И этот дом наш, который начал умирать еще раньше: все покосилось, искривилось, темно, пусто, для его жизни нужны люди, деньги. Черные дни, мучительные. Так кончалась его жизнь. „И это все?“ — он спрашивал. Что ответить? Защищаешься, барахтаешься бессмысленно, потому что в душе согласна с ним.
Как я уцелела, как уцелел рассудок?
Только страхом — было страшно то, что произошло. И НЕПОПРАВИМЫМ. И ВЕЛИКОЙ ТАЙНОЙ. И я ПРЕКЛОНИЛАСЬ.
И теперь и тогда у меня НЕПРЕОДОЛИМАЯ ПОТРЕБНОСТЬ стоять на коленях перед его гробом. И не плачу, нет. А на колени.
Был весенний день. Я плакала там, у нас в саду, над обрывом».
И опять-таки только Саввка, к тому времени сильный, красивый, столь похожий на отца шестнадцатилетний юноша, мог хотя бы отчасти дать смысл маминому существованию. В него она вложила все свои надежды и чаяния, всю веру в исключительную одаренность, в которой она видела как бы продолжение личности отца. Ей казалось, что Саввка один соединил в себе талант отца, понимание его философии и смысла человеческого существования и возможность выразить себя в искусстве — пусть не в литературе, но в живописи, которая была вторым большим талантом отца. Эта страстная, болезненная материнская любовь накладывала свой трагический отпечаток на еще не сложившийся характер брата, внушала ему ощущение своей исключительности, может быть, даже отдаляла его от Тина и от меня. Наверное, нередко он ощущал свое несоответствие требованиям и мечтам матери. Ведь он был еще так молод, полон простой, здоровой, веселой радости, неистребимого и, конечно, эгоистического жизнелюбия.
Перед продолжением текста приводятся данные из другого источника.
File: src/core/link_gate_pkg.sv
// Package of constants shared by the serial link transmit gating and status block.
package link_gate_pkg;
  // Clock period in picoseconds at 200 MHz.
  localparam int CLK_PERIOD_PS = 5000;
  // Number of verification sequences that must be received before the channel is ready.
  localparam int VERIFY_NEEDED = 4;
  // Time in nanoseconds that each transceiver reset stage is held, one stage after another.
  localparam int STAGE_HOLD_NS = 100;
  localparam int STAGE_HOLD_CYC = (STAGE_HOLD_NS * 1000 + CLK_PERIOD_PS - 1) / CLK_PERIOD_PS;
  // Period of the periodic initialization pattern in simplex recovery, in nanoseconds.
  localparam int INIT_PERIOD_NS = 1000;
  localparam int INIT_PERIOD_CYC = (INIT_PERIOD_NS * 1000) / CLK_PERIOD_PS;
  // Reset value of the verification counter.
  localparam logic [2:0] VERIFY_RST = 3'h0;
  // Bit positions of the stage-done vector.
  localparam int TX_DONE_BIT = 0;
  localparam int RX_DONE_BIT = 1;
endpackage

File: src/core/link_gate.sv
// Transmit gating, receive qualification, reset sequencing and lane/channel status of the link layer.
`timescale 1ns/1ps
module link_gate
  import link_gate_pkg::*;
#(
  parameter int DATA_W       = 64,
  parameter int VERIFY_COUNT = VERIFY_NEEDED,
  parameter int INIT_PERIOD  = INIT_PERIOD_CYC
) (
  input  wire logic              CLOCK_I,
  input  wire logic              SYS_RST_I,
  input  wire logic              TX_RESET_I,
  input  wire logic              RX_RESET_I,
  input  wire logic              CLK_NOT_LOCKED_I,
  input  wire logic              NFC_ENABLE_I,
  input  wire logic              SIMPLEX_RECOVER_I,
  input  wire logic              NFC_REQ_I,
  input  wire logic              UFC_REQ_I,
  input  wire logic              USER_K_VALID_I,
  input  wire logic              TX_VALID_I,
  output logic                   TX_READY_O,
  output logic                   TX_ACCEPT_O,
  input  wire logic              REMOTE_XOFF_I,
  input  wire logic              REMOTE_XON_I,
  input  wire logic              BLOCK_SYNC_I,
  input  wire logic              TRAIN_DONE_I,
  input  wire logic              VERIFY_RX_I,
  input  wire logic              LINE_VALID_I,
  input  wire logic              LINE_LAST_I,
  input  wire logic [DATA_W-1:0] LINE_DATA_I,
  output logic                   RX_VALID_O,
  output logic                   RX_LAST_O,
  output logic [DATA_W-1:0]      RX_DATA_O,
  output logic                   TX_RESET_DONE_O,
  output logic                   RX_RESET_DONE_O,
  output logic                   SEND_INIT_O,
  output logic                   LANE_UP_O,
  output logic                   CHANNEL_UP_O
);
  // every register here runs on CLOCK_I, the clock derived from the transmit output clock.

  typedef enum logic [3:0] {
    ST_HOLD = 4'h1,
    ST_TX   = 4'h2,
    ST_RX   = 4'h4,
    ST_DONE = 4'h8
  } rst_state_e;

  rst_state_e   state;
  rst_state_e   next_state;
  logic         xoff;
  logic [2:0]   verify_cnt;
  logic [$clog2(INIT_PERIOD+1)-1:0] init_cnt;
  logic         tx_stage_done;
  logic         rx_stage_done;
  logic [1:0]   stage_done;

  // Any hold condition keeps the sequencer in its first state.
  wire hold_any = CLK_NOT_LOCKED_I | TX_RESET_I | RX_RESET_I;

  // Stage counters time each transceiver reset step.
  stage_counter #(.COUNT(STAGE_HOLD_CYC)) u_tx_stage (
    .CLOCK_I   (CLOCK_I),
    .SYS_RST_I (SYS_RST_I),
    .start_i   (state == ST_TX),
    .done_o    (tx_stage_done)
  );
  stage_counter #(.COUNT(STAGE_HOLD_CYC)) u_rx_stage (
    .CLOCK_I   (CLOCK_I),
    .SYS_RST_I (SYS_RST_I),
    .start_i   (state == ST_RX),
    .done_o    (rx_stage_done)
  );
  assign stage_done = {rx_stage_done, tx_stage_done};

  // Next-state decode of the sequential reset.
  always_comb
  begin
    next_state = state;
    case (state)
      ST_HOLD: if (!hold_any) next_state = ST_TX;
      ST_TX:   if (stage_done[TX_DONE_BIT]) next_state = ST_RX;
      ST_RX:   if (stage_done[RX_DONE_BIT]) next_state = ST_DONE;
      ST_DONE: next_state = ST_DONE;
      default: next_state = ST_HOLD;
    endcase
    if (hold_any)
      next_state = ST_HOLD;
  end

  // Reset sequencer state register.
  always_ff @(posedge CLOCK_I or posedge SYS_RST_I)
  begin
    if (SYS_RST_I)
      state <= ST_HOLD;
    else
      state <= next_state;
  end

  // Done indications: transmit after its stage, receive at the end of initialization.
  always_ff @(posedge CLOCK_I or posedge SYS_RST_I)
  begin
    if (SYS_RST_I)
    begin
      TX_RESET_DONE_O <= 1'b0;
      RX_RESET_DONE_O <= 1'b0;
    end
    else
    begin
      TX_RESET_DONE_O <= (next_state == ST_RX) || (next_state == ST_DONE);
      RX_RESET_DONE_O <= (next_state == ST_DONE);
    end
  end

  wire init_done = (state == ST_DONE) & RX_RESET_DONE_O;

  // Next lane level, shared so that channel status never outlives the lane by a cycle.
  wire next_lane_up = init_done & BLOCK_SYNC_I & TRAIN_DONE_I;

  // Lane ready follows block sync and finished training after initialization.
  always_ff @(posedge CLOCK_I or posedge SYS_RST_I)
  begin
    if (SYS_RST_I)
      LANE_UP_O <= 1'b0;
    else
      LANE_UP_O <= next_lane_up;
  end

  // Verification sequences are counted while the lane is up; channel ready at the count.
  always_ff @(posedge CLOCK_I or posedge SYS_RST_I)
  begin
    if (SYS_RST_I)
    begin
      verify_cnt   <= VERIFY_RST;
      CHANNEL_UP_O <= 1'b0;
    end
    else if (!LANE_UP_O || !next_lane_up)
    begin
      verify_cnt   <= VERIFY_RST;
      CHANNEL_UP_O <= 1'b0;
    end
    else if (VERIFY_RX_I && !CHANNEL_UP_O)
    begin
      verify_cnt <= verify_cnt + 3'h1;
      if (verify_cnt == 3'(VERIFY_COUNT - 1))
        CHANNEL_UP_O <= 1'b1;
    end
  end

  // Remote flow state: stop sets, resume clears, stop wins when both arrive together.
  always_ff @(posedge CLOCK_I or posedge SYS_RST_I)
  begin
    if (SYS_RST_I)
      xoff <= 1'b0;
    else if (!NFC_ENABLE_I || !CHANNEL_UP_O)
      xoff <= 1'b0;
    else if (REMOTE_XOFF_I)
      xoff <= 1'b1;
    else if (REMOTE_XON_I)
      xoff <= 1'b0;
  end

  // Transmit ready gating; acceptance is valid and ready in the same cycle.
  assign TX_READY_O  = CHANNEL_UP_O & ~NFC_REQ_I & ~UFC_REQ_I & ~USER_K_VALID_I & ~xoff;
  assign TX_ACCEPT_O = TX_VALID_I & TX_READY_O;

  // Periodic initialization pattern strobe for simplex automatic recovery.
  always_ff @(posedge CLOCK_I or posedge SYS_RST_I)
  begin
    if (SYS_RST_I)
    begin
      init_cnt    <= '0;
      SEND_INIT_O <= 1'b0;
    end
    else if (!SIMPLEX_RECOVER_I || !TX_RESET_DONE_O)
    begin
      init_cnt    <= '0;
      SEND_INIT_O <= 1'b0;
    end
    else if (init_cnt == ($bits(init_cnt))'(INIT_PERIOD - 1))
    begin
      init_cnt    <= '0;
      SEND_INIT_O <= 1'b1;
    end
    else
    begin
      init_cnt    <= init_cnt + ($bits(init_cnt))'(1);
      SEND_INIT_O <= 1'b0;
    end
  end

  // Receive outputs register the line and qualify it with valid while channel is up.
  always_ff @(posedge CLOCK_I or posedge SYS_RST_I)
  begin
    if (SYS_RST_I)
    begin
      RX_VALID_O <= 1'b0;
      RX_LAST_O  <= 1'b0;
      RX_DATA_O  <= '0;
    end
    else
    begin
      RX_VALID_O <= LINE_VALID_I & CHANNEL_UP_O;
      if (LINE_VALID_I && CHANNEL_UP_O)
      begin
        RX_LAST_O <= LINE_LAST_I;
        RX_DATA_O <= LINE_DATA_I;
      end
    end
  end

  // Channel ready needs the four sequences counted after the lane came up.
  property p_chan_needs_lane;
    @(posedge CLOCK_I) disable iff (SYS_RST_I) CHANNEL_UP_O |-> LANE_UP_O;
  endproperty
  a_chan_needs_lane: assert property (p_chan_needs_lane) else $error("channel up without lane up");

  property p_chan_rise;
    @(posedge CLOCK_I) disable iff (SYS_RST_I) $rose(CHANNEL_UP_O) |-> $past(verify_cnt) == 3'(VERIFY_COUNT - 1);
  endproperty
  a_chan_rise: assert property (p_chan_rise) else $error("channel up before four sequences");

  property p_flow_req;
    @(posedge CLOCK_I) disable iff (SYS_RST_I) (NFC_REQ_I || UFC_REQ_I) |-> !TX_READY_O;
  endproperty
  a_flow_req: assert property (p_flow_req) else $error("ready high during flow request");

  property p_user_k;
    @(posedge CLOCK_I) disable iff (SYS_RST_I) USER_K_VALID_I |-> !TX_READY_O;
  endproperty
  a_user_k: assert property (p_user_k) else $error("ready high during control block");

  property p_xoff;
    @(posedge CLOCK_I) disable iff (SYS_RST_I)
      (NFC_ENABLE_I && CHANNEL_UP_O && REMOTE_XOFF_I) ##1 (NFC_ENABLE_I && CHANNEL_UP_O && !REMOTE_XON_I) |-> !TX_READY_O;
  endproperty
  a_xoff: assert property (p_xoff) else $error("ready high after stop-flow");

  property p_ready_chan;
    @(posedge CLOCK_I) disable iff (SYS_RST_I) !CHANNEL_UP_O |-> !TX_READY_O;
  endproperty
  a_ready_chan: assert property (p_ready_chan) else $error("ready high while channel down");

  property p_rx_valid;
    @(posedge CLOCK_I) disable iff (SYS_RST_I) RX_VALID_O |-> $past(LINE_VALID_I) && $past(CHANNEL_UP_O);
  endproperty
  a_rx_valid: assert property (p_rx_valid) else $error("receive valid without line word");

  property p_lane;
    @(posedge CLOCK_I) disable iff (SYS_RST_I) $rose(LANE_UP_O) |-> $past(TRAIN_DONE_I) && $past(BLOCK_SYNC_I);
  endproperty
  a_lane: assert property (p_lane) else $error("lane up without training");

  property p_hold;
    @(posedge CLOCK_I) disable iff (SYS_RST_I) hold_any |=> state == ST_HOLD && !TX_RESET_DONE_O;
  endproperty
  a_hold: assert property (p_hold) else $error("initialization proceeded while held");

  property p_order;
    @(posedge CLOCK_I) disable iff (SYS_RST_I) RX_RESET_DONE_O |-> TX_RESET_DONE_O;
  endproperty
  a_order: assert property (p_order) else $error("receive done before transmit done");

  property p_init;
    @(posedge CLOCK_I) disable iff (SYS_RST_I) SEND_INIT_O |=> !SEND_INIT_O;
  endproperty
  a_init: assert property (p_init) else $error("init strobe longer than one cycle");
endmodule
Очень добрый, отзывчивый, Саввка стремился разделять с нами наши интересы, любил так же, как и мы, блуждания по улицам Рима, по окрестностям нашей виа Роверето, делился с нами своими впечатлениями, озаренными его исключительной наблюдательностью и умением сказать о виденном.
Привязанный к маме ее исключительным отношением к нему, Саввка платил маме той же преданностью, той же болезненно напряженной любовью. За всю свою дальнейшую жизнь я не встречала больше таких отношений между матерью и сыном — они внушали не только восхищение, но и некоторые опасения за мягкую и податливую натуру Саввки, которая могла развиться в некую отталкивающую, влюбленную в самого себя личность, в Нарцисса, в блаженной бездеятельности любующегося своим отражением в зеркале лесных вод. К счастью, этого не случилось. Натура Саввки была слишком своеобразна, отличалась известной твердостью взглядов и убеждений, особенной, художественной впечатлительностью, позволявшей ему сохранить свое собственное «я», перед которым сама мама уступала, и в молчании, как бы затаив дыхание, робела перед его мужественным уже, не знавшим никаких компромиссов, прямым в своей правдивости характером.
Очень часто мы с Тином оставались одни, предоставленные самим себе. И снова, как в Берлине, мы предпринимали бесконечные прогулки по городу, изучая особенности «вечного города», его необычайную смесь затаившейся в своем безмолвии древности и шумной, живой, буйно жестикулирующей действительности большого современного города.